▶ [Exercise goal] Please write out exactly the lines of the data below from the line holding "floorplanning,die_w,57,um" through the line holding "synthesis,async_reset_ff_share,0,%", and leave out the rest.
-- Raw data follows --
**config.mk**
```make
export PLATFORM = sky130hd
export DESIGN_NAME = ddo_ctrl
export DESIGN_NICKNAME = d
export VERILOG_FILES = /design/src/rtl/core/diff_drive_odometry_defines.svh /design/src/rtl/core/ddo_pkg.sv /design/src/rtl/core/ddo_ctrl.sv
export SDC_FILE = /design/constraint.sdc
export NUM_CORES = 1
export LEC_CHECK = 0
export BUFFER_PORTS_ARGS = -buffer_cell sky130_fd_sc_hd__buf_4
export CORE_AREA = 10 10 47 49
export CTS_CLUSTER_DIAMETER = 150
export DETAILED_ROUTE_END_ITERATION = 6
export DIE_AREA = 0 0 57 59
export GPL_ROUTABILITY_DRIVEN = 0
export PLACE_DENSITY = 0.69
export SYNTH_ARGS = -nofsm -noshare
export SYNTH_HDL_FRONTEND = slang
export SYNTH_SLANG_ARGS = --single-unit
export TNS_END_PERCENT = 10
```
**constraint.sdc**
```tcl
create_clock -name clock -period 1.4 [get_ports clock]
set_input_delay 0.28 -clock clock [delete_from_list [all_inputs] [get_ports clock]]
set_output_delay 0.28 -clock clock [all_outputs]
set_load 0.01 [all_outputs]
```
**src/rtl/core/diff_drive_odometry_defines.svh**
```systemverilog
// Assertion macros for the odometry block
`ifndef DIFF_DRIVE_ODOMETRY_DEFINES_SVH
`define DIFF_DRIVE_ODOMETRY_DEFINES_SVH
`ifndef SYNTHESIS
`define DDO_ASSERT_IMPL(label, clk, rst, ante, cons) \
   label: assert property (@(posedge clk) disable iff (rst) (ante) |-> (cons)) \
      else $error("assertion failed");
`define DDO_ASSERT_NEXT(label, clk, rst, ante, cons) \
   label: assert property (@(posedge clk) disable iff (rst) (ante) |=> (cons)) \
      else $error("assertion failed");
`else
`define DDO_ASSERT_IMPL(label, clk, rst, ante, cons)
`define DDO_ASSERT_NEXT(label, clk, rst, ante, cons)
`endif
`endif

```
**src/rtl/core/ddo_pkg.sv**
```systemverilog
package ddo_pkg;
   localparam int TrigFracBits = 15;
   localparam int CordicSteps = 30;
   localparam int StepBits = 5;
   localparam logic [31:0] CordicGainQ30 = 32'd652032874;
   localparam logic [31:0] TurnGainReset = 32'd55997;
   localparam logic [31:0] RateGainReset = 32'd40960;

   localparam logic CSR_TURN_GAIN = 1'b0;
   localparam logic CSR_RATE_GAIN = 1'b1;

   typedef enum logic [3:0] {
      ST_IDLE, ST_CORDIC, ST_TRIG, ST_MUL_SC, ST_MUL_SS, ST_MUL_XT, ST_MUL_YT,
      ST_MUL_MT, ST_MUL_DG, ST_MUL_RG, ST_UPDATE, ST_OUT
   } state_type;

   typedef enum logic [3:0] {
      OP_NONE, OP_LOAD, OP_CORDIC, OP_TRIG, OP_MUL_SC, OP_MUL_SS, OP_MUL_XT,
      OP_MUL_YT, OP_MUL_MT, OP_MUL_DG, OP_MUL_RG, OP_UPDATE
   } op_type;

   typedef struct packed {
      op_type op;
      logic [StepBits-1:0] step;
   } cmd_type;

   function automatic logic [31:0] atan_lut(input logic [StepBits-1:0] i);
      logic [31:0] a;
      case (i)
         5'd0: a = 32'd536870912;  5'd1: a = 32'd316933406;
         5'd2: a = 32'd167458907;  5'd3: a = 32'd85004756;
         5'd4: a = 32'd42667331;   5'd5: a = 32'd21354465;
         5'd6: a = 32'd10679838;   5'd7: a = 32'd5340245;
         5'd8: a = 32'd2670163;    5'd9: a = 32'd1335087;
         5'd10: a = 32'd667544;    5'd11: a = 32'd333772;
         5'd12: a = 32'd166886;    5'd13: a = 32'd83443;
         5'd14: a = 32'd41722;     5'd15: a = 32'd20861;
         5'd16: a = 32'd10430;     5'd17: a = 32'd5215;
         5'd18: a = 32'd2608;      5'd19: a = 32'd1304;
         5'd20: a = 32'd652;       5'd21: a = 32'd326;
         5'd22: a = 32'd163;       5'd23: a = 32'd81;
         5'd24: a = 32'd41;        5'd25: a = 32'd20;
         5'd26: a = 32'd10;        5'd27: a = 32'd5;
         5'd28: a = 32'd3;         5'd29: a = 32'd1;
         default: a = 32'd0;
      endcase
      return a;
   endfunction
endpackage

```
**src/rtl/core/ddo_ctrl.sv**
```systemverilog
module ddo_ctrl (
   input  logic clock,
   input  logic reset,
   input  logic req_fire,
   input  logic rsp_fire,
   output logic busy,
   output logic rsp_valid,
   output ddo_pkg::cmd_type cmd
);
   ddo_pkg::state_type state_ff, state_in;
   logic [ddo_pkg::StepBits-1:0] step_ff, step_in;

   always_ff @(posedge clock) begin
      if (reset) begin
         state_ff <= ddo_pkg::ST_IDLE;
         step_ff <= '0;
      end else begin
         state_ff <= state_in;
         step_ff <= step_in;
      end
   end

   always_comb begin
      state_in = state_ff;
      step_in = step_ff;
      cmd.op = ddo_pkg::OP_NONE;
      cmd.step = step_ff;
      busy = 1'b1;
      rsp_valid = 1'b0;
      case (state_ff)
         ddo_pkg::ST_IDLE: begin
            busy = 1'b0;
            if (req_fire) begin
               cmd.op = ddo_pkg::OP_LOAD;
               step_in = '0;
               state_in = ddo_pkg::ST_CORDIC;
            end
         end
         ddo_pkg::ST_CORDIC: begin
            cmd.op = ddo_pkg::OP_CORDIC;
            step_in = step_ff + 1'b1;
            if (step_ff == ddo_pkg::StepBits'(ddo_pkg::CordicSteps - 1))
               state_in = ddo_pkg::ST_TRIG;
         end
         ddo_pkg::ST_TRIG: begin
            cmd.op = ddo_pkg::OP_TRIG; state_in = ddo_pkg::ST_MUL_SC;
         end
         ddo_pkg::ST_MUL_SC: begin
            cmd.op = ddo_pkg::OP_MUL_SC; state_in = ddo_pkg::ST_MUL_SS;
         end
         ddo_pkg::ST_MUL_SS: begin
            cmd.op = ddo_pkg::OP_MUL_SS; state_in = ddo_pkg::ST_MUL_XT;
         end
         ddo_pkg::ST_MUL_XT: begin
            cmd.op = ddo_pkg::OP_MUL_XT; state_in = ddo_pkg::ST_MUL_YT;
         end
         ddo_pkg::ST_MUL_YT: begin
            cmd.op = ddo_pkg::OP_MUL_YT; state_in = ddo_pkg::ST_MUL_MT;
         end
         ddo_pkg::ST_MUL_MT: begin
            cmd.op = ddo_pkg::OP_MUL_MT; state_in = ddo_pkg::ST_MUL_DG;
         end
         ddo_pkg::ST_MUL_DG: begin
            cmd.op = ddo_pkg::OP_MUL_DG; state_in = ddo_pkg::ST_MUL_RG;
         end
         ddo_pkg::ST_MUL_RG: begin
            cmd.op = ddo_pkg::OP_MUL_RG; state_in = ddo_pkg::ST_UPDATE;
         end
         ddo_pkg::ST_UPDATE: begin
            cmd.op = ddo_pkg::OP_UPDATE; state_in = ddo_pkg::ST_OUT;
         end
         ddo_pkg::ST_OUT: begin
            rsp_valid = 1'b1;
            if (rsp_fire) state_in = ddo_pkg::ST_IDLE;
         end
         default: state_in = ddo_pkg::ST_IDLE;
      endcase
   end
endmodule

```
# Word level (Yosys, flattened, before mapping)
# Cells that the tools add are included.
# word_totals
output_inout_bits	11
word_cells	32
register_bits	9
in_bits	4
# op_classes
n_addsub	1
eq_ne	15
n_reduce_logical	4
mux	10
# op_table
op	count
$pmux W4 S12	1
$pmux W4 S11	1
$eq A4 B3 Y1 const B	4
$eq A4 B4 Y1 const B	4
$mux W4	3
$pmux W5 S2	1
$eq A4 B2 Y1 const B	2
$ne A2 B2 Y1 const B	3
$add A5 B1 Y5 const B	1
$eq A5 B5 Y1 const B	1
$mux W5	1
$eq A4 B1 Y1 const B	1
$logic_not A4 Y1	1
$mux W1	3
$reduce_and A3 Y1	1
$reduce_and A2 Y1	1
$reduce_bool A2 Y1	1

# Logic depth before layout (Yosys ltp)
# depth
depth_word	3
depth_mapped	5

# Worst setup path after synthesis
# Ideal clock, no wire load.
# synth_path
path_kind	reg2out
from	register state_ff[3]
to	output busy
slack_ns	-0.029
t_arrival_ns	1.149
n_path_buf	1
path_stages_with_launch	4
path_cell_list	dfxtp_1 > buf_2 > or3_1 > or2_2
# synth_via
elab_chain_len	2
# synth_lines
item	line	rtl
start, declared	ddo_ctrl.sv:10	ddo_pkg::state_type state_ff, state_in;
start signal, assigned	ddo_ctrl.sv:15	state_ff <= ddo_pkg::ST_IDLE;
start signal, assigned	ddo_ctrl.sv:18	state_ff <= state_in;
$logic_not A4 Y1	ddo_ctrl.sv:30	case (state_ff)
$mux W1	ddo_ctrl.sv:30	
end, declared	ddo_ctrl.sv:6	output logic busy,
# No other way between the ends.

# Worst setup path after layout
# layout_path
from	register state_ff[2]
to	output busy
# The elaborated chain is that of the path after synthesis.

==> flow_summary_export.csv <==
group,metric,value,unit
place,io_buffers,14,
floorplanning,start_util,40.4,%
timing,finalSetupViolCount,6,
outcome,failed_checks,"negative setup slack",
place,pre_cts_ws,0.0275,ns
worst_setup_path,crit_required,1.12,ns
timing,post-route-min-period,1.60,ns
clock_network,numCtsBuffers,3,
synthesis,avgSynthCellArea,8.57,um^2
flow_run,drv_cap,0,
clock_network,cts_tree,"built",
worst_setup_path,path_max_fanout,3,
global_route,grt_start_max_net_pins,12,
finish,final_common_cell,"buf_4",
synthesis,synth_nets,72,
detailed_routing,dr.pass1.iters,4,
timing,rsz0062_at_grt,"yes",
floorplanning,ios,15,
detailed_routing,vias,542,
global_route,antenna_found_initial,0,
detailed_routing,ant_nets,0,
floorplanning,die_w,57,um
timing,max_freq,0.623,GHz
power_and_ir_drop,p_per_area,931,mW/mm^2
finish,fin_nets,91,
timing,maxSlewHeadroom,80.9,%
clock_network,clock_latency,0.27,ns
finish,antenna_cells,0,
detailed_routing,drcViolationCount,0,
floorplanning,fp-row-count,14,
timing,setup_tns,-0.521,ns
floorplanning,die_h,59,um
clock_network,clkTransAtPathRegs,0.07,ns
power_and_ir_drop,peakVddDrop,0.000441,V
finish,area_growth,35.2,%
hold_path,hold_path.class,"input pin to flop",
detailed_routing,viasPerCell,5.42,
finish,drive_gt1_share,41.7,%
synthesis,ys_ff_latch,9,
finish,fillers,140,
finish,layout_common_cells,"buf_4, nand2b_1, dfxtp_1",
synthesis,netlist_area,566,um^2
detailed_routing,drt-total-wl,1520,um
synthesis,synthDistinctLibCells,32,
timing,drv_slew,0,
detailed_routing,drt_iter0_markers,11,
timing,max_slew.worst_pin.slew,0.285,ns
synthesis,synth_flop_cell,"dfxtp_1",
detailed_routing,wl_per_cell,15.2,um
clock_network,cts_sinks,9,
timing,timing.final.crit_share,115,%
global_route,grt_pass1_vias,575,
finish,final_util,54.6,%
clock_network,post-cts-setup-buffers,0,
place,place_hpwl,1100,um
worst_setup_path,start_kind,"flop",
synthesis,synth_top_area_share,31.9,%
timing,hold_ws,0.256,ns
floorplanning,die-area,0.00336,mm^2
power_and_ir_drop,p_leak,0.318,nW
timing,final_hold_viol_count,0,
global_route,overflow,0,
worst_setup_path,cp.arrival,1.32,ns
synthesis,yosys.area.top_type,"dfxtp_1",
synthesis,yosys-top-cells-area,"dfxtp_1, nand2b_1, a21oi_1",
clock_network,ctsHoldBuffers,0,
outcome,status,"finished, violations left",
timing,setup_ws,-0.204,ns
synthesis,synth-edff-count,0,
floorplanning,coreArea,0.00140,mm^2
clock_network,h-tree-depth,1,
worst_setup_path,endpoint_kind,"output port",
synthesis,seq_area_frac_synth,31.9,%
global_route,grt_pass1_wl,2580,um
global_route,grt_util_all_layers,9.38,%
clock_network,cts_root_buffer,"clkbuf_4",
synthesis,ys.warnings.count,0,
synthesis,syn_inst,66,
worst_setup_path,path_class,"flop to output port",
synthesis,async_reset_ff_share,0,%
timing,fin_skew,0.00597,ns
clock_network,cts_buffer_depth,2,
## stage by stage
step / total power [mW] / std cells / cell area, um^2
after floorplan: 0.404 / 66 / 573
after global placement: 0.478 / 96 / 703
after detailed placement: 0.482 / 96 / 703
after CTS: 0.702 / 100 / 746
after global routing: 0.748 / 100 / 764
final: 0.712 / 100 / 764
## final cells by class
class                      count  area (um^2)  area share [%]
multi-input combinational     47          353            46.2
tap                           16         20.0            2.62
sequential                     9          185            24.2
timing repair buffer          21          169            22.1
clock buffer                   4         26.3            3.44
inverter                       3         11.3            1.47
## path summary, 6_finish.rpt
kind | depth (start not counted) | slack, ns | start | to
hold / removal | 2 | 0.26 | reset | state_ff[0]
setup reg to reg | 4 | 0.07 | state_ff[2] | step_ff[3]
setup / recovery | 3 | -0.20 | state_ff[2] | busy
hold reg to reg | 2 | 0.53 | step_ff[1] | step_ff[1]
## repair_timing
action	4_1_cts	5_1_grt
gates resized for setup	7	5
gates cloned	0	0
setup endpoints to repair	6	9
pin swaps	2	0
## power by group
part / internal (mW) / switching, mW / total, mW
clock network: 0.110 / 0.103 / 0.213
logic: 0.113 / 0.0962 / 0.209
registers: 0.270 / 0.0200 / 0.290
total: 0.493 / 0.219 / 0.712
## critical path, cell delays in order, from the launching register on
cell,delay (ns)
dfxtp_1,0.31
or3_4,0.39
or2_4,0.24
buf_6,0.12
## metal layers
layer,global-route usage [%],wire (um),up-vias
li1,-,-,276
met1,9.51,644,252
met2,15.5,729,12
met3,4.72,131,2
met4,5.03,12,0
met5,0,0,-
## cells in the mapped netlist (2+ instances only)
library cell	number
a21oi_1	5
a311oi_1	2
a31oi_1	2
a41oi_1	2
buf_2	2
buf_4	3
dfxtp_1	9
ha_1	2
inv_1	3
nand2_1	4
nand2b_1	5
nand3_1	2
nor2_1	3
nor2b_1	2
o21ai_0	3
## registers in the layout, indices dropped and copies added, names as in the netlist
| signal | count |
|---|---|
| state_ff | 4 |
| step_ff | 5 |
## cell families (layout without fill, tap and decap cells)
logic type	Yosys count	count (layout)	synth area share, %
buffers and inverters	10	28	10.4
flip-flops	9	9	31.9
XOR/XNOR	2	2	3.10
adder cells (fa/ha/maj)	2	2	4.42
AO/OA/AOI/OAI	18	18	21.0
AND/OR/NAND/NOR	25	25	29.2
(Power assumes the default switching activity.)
-- Raw data concluded --
▶ [Response area]
floorplanning,die_w,57,um
timing,max_freq,0.623,GHz
power_and_ir_drop,p_per_area,931,mW/mm^2
finish,fin_nets,91,
timing,maxSlewHeadroom,80.9,%
clock_network,clock_latency,0.27,ns
finish,antenna_cells,0,
detailed_routing,drcViolationCount,0,
floorplanning,fp-row-count,14,
timing,setup_tns,-0.521,ns
floorplanning,die_h,59,um
clock_network,clkTransAtPathRegs,0.07,ns
power_and_ir_drop,peakVddDrop,0.000441,V
finish,area_growth,35.2,%
hold_path,hold_path.class,"input pin to flop",
detailed_routing,viasPerCell,5.42,
finish,drive_gt1_share,41.7,%
synthesis,ys_ff_latch,9,
finish,fillers,140,
finish,layout_common_cells,"buf_4, nand2b_1, dfxtp_1",
synthesis,netlist_area,566,um^2
detailed_routing,drt-total-wl,1520,um
synthesis,synthDistinctLibCells,32,
timing,drv_slew,0,
detailed_routing,drt_iter0_markers,11,
timing,max_slew.worst_pin.slew,0.285,ns
synthesis,synth_flop_cell,"dfxtp_1",
detailed_routing,wl_per_cell,15.2,um
clock_network,cts_sinks,9,
timing,timing.final.crit_share,115,%
global_route,grt_pass1_vias,575,
finish,final_util,54.6,%
clock_network,post-cts-setup-buffers,0,
place,place_hpwl,1100,um
worst_setup_path,start_kind,"flop",
synthesis,synth_top_area_share,31.9,%
timing,hold_ws,0.256,ns
floorplanning,die-area,0.00336,mm^2
power_and_ir_drop,p_leak,0.318,nW
timing,final_hold_viol_count,0,
global_route,overflow,0,
worst_setup_path,cp.arrival,1.32,ns
synthesis,yosys.area.top_type,"dfxtp_1",
synthesis,yosys-top-cells-area,"dfxtp_1, nand2b_1, a21oi_1",
clock_network,ctsHoldBuffers,0,
outcome,status,"finished, violations left",
timing,setup_ws,-0.204,ns
synthesis,synth-edff-count,0,
floorplanning,coreArea,0.00140,mm^2
clock_network,h-tree-depth,1,
worst_setup_path,endpoint_kind,"output port",
synthesis,seq_area_frac_synth,31.9,%
global_route,grt_pass1_wl,2580,um
global_route,grt_util_all_layers,9.38,%
clock_network,cts_root_buffer,"clkbuf_4",
synthesis,ys.warnings.count,0,
synthesis,syn_inst,66,
worst_setup_path,path_class,"flop to output port",
synthesis,async_reset_ff_share,0,%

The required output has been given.